Jewish Louisville played a role in the recent two-week citywide drive to collect clothes and other necessities for needy refugees in Greece.

Temple Shalom and The Temple served as collection points for the Love from Louisville drive, an interfaith effort to collect clothing and necessities for people who had reached the Greek shores, fleeing war and hardship in their homelands. Many came with little more than the clothes on their backs. Many others died during the journey.

Last week, volunteers from the synagogues – in cars, vans and SUVs – transported the collections to the Supplies Over Seas warehouse in Butchertown. There, the items were sorted and packed for the trip to Greece.

Rabbi Gaylia Rooks said she saw one person at The Temple who had removed the seats from her van and made several trips to Butchertown, her hatch full every time.

“People just kept bringing and bringing,” she said. “It was just a big outpouring of love.”

At Temple Shalom, a row of SUVs were parked outside the synagogue early Friday, March 24, to transfer their collectables. Volunteers cleared out a hallway and roomful of boxes, bags and baskets of clothing and shoes within minutes.

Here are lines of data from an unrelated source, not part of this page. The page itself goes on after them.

<file path="src/rtl/multicycle_control_unit.sv">
// Multi-cycle RV32I control sequencer: FETCH/DECODE/EXEC/MEM/WB/TRAP with per-state strobes.
// Optional memory-wait watchdog enabled by defining CU_TIMEOUT_EN.
module multicycle_control_unit #(
  parameter int CNT_W       = 32,
  parameter int TIMEOUT_W   = 8,
  parameter int TIMEOUT_MAX = 255
) (
  input  logic             clk,
  input  logic             rst_n,
  input  logic             instr_valid,
  input  logic [6:0]       opcode,
  input  logic             mem_ready,
  input  logic             branch_taken,
  output logic             imem_req,
  output logic             ir_write,
  output logic             pc_write,
  output logic [1:0]       pc_src,
  output logic             dmem_read,
  output logic             dmem_write,
  output logic             mem_to_reg,
  output logic             alu_src,
  output logic             reg_write,
  output logic             imm,
  output logic [1:0]       alu_op,
  output logic [7:0]       ctrl_word,
  output logic [2:0]       state,
  output logic             trap,
  output logic [1:0]       trap_cause,
  output logic [CNT_W-1:0] instret
);

  typedef enum logic [2:0] {
    S_FETCH  = 3'd0,
    S_DECODE = 3'd1,
    S_EXEC   = 3'd2,
    S_MEM    = 3'd3,
    S_WB     = 3'd4,
    S_TRAP   = 3'd5
  } state_t;

  typedef enum logic [2:0] {
    CL_ILLEGAL = 3'd0,
    CL_R       = 3'd1,
    CL_IALU    = 3'd2,
    CL_LOAD    = 3'd3,
    CL_STORE   = 3'd4,
    CL_BRANCH  = 3'd5,
    CL_JAL     = 3'd6
  } class_t;

  function automatic class_t decode_class(input logic [6:0] op);
    case (op)
      7'b0110011: decode_class = CL_R;
      7'b0010011: decode_class = CL_IALU;
      7'b0000011: decode_class = CL_LOAD;
      7'b0100011: decode_class = CL_STORE;
      7'b1100011: decode_class = CL_BRANCH;
      7'b1101111: decode_class = CL_JAL;
      default:    decode_class = CL_ILLEGAL;
    endcase
  endfunction

  // Watchdog limit must fit its counter and be at least one cycle.
  if (TIMEOUT_MAX < 1 || TIMEOUT_MAX >= (1 << TIMEOUT_W)) begin : g_bad_timeout_cfg
    $error("multicycle_control_unit: TIMEOUT_MAX out of range for TIMEOUT_W");
  end

  state_t             state_q, state_d;
  class_t             class_q, class_d;
  class_t             cls_dec;
  logic [CNT_W-1:0]   instret_q, instret_d;
  logic               trap_q, trap_d;
  logic               trap_ill_q, trap_ill_d;
  logic               trap_to;
  logic               retire;
  logic               ir_write_c;

`ifdef CU_TIMEOUT_EN
  localparam logic [TIMEOUT_W:0] WD_LIMIT = (TIMEOUT_W+1)'(TIMEOUT_MAX);
  logic [TIMEOUT_W-1:0] wd_q, wd_d;
  logic                 trap_to_q, trap_to_d;
  logic [TIMEOUT_W:0]   wd_next;
  assign wd_next = {1'b0, wd_q} + (TIMEOUT_W+1)'(1);
  assign trap_to = trap_to_q;
`else
  assign trap_to = 1'b0;
`endif

  assign cls_dec = decode_class(opcode);

  always_comb begin
    state_d    = state_q;
    class_d    = class_q;
    trap_d     = trap_q;
    trap_ill_d = trap_ill_q;
    retire     = 1'b0;
    imem_req   = 1'b0;
    ir_write_c = 1'b0;
    pc_write   = 1'b0;
    pc_src     = 2'b00;
    dmem_read  = 1'b0;
    dmem_write = 1'b0;
    mem_to_reg = 1'b0;
    alu_src    = 1'b0;
    reg_write  = 1'b0;
    imm        = 1'b0;
    alu_op     = 2'b00;
`ifdef CU_TIMEOUT_EN
    wd_d       = wd_q;
    trap_to_d  = trap_to_q;
`endif
    case (state_q)
      S_FETCH: begin
        imem_req = 1'b1;
        if (instr_valid) begin
          ir_write_c = 1'b1;
          state_d    = S_DECODE;
        end
      end
      S_DECODE: begin
        class_d = cls_dec;
        if (cls_dec == CL_ILLEGAL) begin
          state_d    = S_TRAP;
          trap_d     = 1'b1;
          trap_ill_d = 1'b1;
        end else begin
          state_d = S_EXEC;
        end
      end
      S_EXEC: begin
        case (class_q)
          CL_R: begin
            alu_op  = 2'b10;
            state_d = S_WB;
          end
          CL_IALU: begin
            alu_op  = 2'b10;
            alu_src = 1'b1;
            imm     = 1'b1;
            state_d = S_WB;
          end
          CL_LOAD, CL_STORE: begin
            alu_src = 1'b1;
            imm     = 1'b1;
            state_d = S_MEM;
`ifdef CU_TIMEOUT_EN
            wd_d    = '0;
`endif
          end
          CL_BRANCH: begin
            alu_op   = 2'b01;
            pc_write = 1'b1;
            pc_src   = branch_taken ? 2'b01 : 2'b00;
            retire   = 1'b1;
            state_d  = S_FETCH;
          end
          CL_JAL:  state_d = S_WB;
          default: state_d = S_FETCH;
        endcase
      end
      S_MEM: begin
        dmem_read  = (class_q == CL_LOAD);
        dmem_write = (class_q == CL_STORE);
        if (class_q != CL_LOAD && class_q != CL_STORE) begin
          state_d = S_FETCH;
        end else if (mem_ready) begin
          if (class_q == CL_LOAD) begin
            state_d = S_WB;
          end else begin
            pc_write = 1'b1;
            retire   = 1'b1;
            state_d  = S_FETCH;
          end
`ifdef CU_TIMEOUT_EN
        end else if (wd_next == WD_LIMIT) begin
          // mem_ready took priority above, so reaching the limit here is a real stall.
          state_d   = S_TRAP;
          trap_d    = 1'b1;
          trap_to_d = 1'b1;
        end else begin
          wd_d = wd_next[TIMEOUT_W-1:0];
`endif
        end
      end
      S_WB: begin
        reg_write  = 1'b1;
        pc_write   = 1'b1;
        pc_src     = (class_q == CL_JAL) ? 2'b10 : 2'b00;
        mem_to_reg = (class_q == CL_LOAD);
        retire     = 1'b1;
        state_d    = S_FETCH;
      end
      S_TRAP:  state_d = S_TRAP;
      default: state_d = S_FETCH;
    endcase
    instret_d = instret_q + CNT_W'(retire);
  end

  always_ff @(posedge clk or negedge rst_n) begin
    if (!rst_n) begin
      state_q    <= S_FETCH;
      class_q    <= CL_ILLEGAL;
      instret_q  <= '0;
      trap_q     <= 1'b0;
      trap_ill_q <= 1'b0;
`ifdef CU_TIMEOUT_EN
      wd_q       <= '0;
      trap_to_q  <= 1'b0;
`endif
    end else begin
      state_q    <= state_d;
      class_q    <= class_d;
      instret_q  <= instret_d;
      trap_q     <= trap_d;
      trap_ill_q <= trap_ill_d;
`ifdef CU_TIMEOUT_EN
      wd_q       <= wd_d;
      trap_to_q  <= trap_to_d;
`endif
    end
  end

  // Gate the fetch handshake so a valid word seen while in reset never loads the IR.
  assign ir_write   = ir_write_c & rst_n;
  assign ctrl_word  = {dmem_read, mem_to_reg, alu_op, dmem_write, alu_src, reg_write, imm};
  assign state      = state_q;
  assign trap       = trap_q;
  assign trap_cause = {trap_to, trap_ill_q};
  assign instret    = instret_q;

endmodule
</file>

The Supplies Over Seas warehouse was nearly filled to capacity Friday, March 24, as a steady stream of volunteers delivered donations. (photo by Lee Chottiner)

Supplies Over Seas, which served as the operations center for the drive, is a Louisville-based nonprofit organization that meets critical health care needs in medically impoverished communities around the world. It does so by collecting and distributing medical supplies and equipment and other necessities.

Denise Sears, president and CEO of SOS, said enough items had been collected to fill two overseas shipping containers, double what she expected to receive. The containers will be holding 37,000 pounds (18.5 tons) of collectables, to which SOS has assigned a monetary value of more $100,000.

Sears said the monetary value is required by the Greek government for customs.

Firefighters, Army chaplains from Fort Knox and people from all walks off life, including Louisville Mayor Greg Fischer, assisted Supplies over Seas in sorting and packing the collectables.

In a big assist, UPS agreed to fly some items to Greece where Jesuit Refugee Services is working to get them to the people in need.

Gray Henry, a board member of the Center for Interfaith Relations, who conceived the idea for the drive, said many people stepped forward to line up collection points, write the flier, design the logo, secure donations and do a host of other chores necessary for success. Some organizations are donating large amounts of rice and macaroni.

Jennifer Jacobson and Mark Epstein of Temple Shalom gather the last of the collectibles donors had brought to the Lowe Road synagogue for the trip to Supplies Over Seas. (photo by Lee Chottiner)

She hopes the network established to assist refugees in need will now stay together to tackle other critical projects.

“Now that we have Love from Louisville set up, let’s just keep working,” Henry said. “Why should it be one-off?”

Henry said she got the idea for the drive while at a John Hale lecture on January 14 at the Speed Art Museum. During the program, Hale showed a short film made by Ai Weiwei. Ai a famous Chinese artist and dissident, who has made to the refugee crisis a major issue. (In February, he created a outdoor display in which he wrapped 14,000 life vests left refugees on Greek beeches around the columns of the concert hall in Berlin.)

In the film, Ai spray painted an ancient vase before shattering – to gasps from the audience.

“You’re shocked over the breaking of this old ancient vase,” Ai said in the film, but not the loss of a life washing onto a beach.”